The firm also expressed confidence in striking deals to renew the main licenses expiring by the end of 2011, now that its financial situation has been cleaned up. The licenses Bottega Veneta, Diesel, 55 DSL, Dior, Kate Spade, Juicy Couture and Yves Saint Laurent expire at the end of the year. Nine West, Saks Fifth Avenue, Valentino and J.LO by Jennifer Lopez terminate at the end of 2011. These brands represent about 23 percent of Safilo's sales. The eyewear company is currently in talks with Bottega Veneta, Diesel, 55 DSL, Dior, Juicy Couture and Yves Saint Laurent. It previously expressed doubts about reaching a deal to keep Diesel and 55 DSL.

Licenses represent about 80 percent of Safilo's revenues, the remainder being achieved by house brands. The four main licensees, Giorgio Armani, Emporio Armani, Gucci and Dior, total around 45 percent of sales.

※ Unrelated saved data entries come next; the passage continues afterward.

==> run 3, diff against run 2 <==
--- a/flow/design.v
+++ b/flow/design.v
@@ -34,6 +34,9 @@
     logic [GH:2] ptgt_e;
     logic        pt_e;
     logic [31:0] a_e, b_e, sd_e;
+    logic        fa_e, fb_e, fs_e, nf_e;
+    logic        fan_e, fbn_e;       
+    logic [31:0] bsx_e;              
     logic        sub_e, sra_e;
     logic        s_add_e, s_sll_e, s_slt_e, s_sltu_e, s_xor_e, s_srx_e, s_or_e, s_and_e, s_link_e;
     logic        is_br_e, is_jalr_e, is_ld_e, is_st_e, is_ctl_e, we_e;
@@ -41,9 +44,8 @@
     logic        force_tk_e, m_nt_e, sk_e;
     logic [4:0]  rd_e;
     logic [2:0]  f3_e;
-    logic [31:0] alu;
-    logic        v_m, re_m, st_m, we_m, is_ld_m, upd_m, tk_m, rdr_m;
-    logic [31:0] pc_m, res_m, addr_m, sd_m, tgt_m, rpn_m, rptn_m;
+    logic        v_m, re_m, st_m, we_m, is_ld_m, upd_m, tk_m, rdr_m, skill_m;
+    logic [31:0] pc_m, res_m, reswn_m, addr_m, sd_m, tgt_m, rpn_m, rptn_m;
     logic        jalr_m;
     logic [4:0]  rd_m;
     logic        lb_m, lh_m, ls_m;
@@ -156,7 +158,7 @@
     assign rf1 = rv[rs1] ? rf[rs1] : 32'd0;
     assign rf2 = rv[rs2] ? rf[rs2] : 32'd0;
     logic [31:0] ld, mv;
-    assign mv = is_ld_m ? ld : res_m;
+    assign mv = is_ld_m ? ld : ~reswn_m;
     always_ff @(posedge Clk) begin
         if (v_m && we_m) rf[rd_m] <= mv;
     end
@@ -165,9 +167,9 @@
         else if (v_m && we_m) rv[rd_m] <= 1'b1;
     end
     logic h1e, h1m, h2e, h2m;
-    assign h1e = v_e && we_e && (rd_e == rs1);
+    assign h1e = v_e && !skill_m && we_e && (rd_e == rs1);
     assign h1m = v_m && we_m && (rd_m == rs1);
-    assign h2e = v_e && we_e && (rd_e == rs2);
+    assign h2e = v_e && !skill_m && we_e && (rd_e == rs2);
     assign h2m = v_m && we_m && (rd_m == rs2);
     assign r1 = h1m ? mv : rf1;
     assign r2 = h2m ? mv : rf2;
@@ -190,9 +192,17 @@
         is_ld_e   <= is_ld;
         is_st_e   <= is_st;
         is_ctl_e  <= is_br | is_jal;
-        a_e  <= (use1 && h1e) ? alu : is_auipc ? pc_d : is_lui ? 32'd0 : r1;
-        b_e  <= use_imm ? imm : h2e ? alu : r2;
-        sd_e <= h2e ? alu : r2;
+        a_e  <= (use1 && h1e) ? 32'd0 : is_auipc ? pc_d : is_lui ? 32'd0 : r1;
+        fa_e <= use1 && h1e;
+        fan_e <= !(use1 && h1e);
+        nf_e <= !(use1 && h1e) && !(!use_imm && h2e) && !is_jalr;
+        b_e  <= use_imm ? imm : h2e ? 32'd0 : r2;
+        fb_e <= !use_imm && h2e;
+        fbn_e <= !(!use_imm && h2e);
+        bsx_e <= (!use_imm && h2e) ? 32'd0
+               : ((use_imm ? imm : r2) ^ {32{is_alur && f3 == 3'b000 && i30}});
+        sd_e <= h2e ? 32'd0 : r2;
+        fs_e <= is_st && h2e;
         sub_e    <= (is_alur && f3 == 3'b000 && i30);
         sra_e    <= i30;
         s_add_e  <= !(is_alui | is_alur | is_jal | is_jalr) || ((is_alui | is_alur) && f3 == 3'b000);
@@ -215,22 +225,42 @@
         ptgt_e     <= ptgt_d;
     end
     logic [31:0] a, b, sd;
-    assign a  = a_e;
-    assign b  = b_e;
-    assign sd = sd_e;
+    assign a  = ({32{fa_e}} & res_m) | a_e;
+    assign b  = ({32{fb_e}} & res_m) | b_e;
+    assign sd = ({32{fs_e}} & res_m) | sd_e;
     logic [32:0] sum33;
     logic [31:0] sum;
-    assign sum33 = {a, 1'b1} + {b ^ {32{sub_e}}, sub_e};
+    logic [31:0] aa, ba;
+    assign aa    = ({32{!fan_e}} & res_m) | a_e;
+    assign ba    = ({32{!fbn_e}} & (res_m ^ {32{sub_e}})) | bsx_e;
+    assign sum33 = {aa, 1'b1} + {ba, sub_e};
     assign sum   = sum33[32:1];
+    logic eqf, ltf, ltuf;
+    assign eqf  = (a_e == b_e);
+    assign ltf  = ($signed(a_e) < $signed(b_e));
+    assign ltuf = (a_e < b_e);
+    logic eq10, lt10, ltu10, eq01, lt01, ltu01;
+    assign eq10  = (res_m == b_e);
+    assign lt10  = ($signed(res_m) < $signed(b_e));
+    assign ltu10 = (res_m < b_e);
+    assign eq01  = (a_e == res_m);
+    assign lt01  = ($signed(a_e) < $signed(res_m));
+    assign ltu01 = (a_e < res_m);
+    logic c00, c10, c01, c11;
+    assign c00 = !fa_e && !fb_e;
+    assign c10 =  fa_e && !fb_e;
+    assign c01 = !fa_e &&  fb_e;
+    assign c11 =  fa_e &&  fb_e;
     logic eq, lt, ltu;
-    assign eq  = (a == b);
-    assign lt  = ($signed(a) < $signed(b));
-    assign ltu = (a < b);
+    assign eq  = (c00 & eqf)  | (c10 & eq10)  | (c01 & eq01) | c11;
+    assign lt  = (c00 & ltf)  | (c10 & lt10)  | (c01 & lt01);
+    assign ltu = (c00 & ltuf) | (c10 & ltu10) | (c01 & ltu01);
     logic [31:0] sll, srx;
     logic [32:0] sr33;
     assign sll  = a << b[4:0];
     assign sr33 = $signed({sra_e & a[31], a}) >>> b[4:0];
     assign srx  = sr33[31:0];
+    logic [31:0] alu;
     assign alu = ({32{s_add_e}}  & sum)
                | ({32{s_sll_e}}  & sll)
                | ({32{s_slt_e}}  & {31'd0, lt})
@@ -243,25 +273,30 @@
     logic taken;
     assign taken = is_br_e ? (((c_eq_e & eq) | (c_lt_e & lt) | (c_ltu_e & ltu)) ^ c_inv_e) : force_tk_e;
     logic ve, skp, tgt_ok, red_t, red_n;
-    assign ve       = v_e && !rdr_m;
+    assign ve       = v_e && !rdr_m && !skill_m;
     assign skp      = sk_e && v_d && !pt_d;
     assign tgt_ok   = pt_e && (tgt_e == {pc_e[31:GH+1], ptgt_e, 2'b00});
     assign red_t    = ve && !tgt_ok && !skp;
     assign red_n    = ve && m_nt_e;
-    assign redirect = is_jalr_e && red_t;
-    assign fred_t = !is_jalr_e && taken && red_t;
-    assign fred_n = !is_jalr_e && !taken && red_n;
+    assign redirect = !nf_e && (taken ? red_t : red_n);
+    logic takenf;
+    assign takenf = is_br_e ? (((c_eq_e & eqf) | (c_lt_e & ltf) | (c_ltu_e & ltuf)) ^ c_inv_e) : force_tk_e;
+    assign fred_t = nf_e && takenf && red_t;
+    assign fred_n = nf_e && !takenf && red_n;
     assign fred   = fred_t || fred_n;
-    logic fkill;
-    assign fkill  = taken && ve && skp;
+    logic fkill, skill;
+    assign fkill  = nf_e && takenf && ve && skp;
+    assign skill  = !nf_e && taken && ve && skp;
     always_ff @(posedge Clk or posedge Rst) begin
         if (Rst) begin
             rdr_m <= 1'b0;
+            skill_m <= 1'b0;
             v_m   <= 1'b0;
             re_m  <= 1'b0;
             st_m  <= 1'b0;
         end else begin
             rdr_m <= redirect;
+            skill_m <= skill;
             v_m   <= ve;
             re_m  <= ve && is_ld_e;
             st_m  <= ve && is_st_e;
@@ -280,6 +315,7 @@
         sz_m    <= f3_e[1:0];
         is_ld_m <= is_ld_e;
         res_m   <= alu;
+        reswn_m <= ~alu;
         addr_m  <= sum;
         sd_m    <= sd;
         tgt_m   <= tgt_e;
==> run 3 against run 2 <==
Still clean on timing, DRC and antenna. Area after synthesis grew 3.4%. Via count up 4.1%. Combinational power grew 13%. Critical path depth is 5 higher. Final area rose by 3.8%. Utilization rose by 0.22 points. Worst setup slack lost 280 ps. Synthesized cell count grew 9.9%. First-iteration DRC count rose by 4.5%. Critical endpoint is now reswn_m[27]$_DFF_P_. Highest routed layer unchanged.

The company reiterated its intention to remain separate from its main shareholder, the Dutch conglomerate Hal, and said that there are no plans to integrate the two companies' wholesale and retail activities.

Safilo previously sold the Australian chain Just Spectacles and the Spanish retailer Loop Vision to Hal. The Dutch group also has an option to buy from Safilo, for a minimum of €6.1 million, a 100 percent stake in the Mexican chains Sunglass Island and Island Optical. Safilo currently owns 60 percent of the stores and is in talks to buy the remainder from the Mexican minority shareholder. The price Safilo is due to receive from Hal for the asset will be adjusted to take into account the price paid for the 40 percent stake and other factors.

Safilo noted that sales at the Mexican stores are growing and there is «no rush» to reach a settlement, which has to be satisfactory for all parties involved. The Italian firm again ruled out selling its upmarket U.S. chain, Solstice.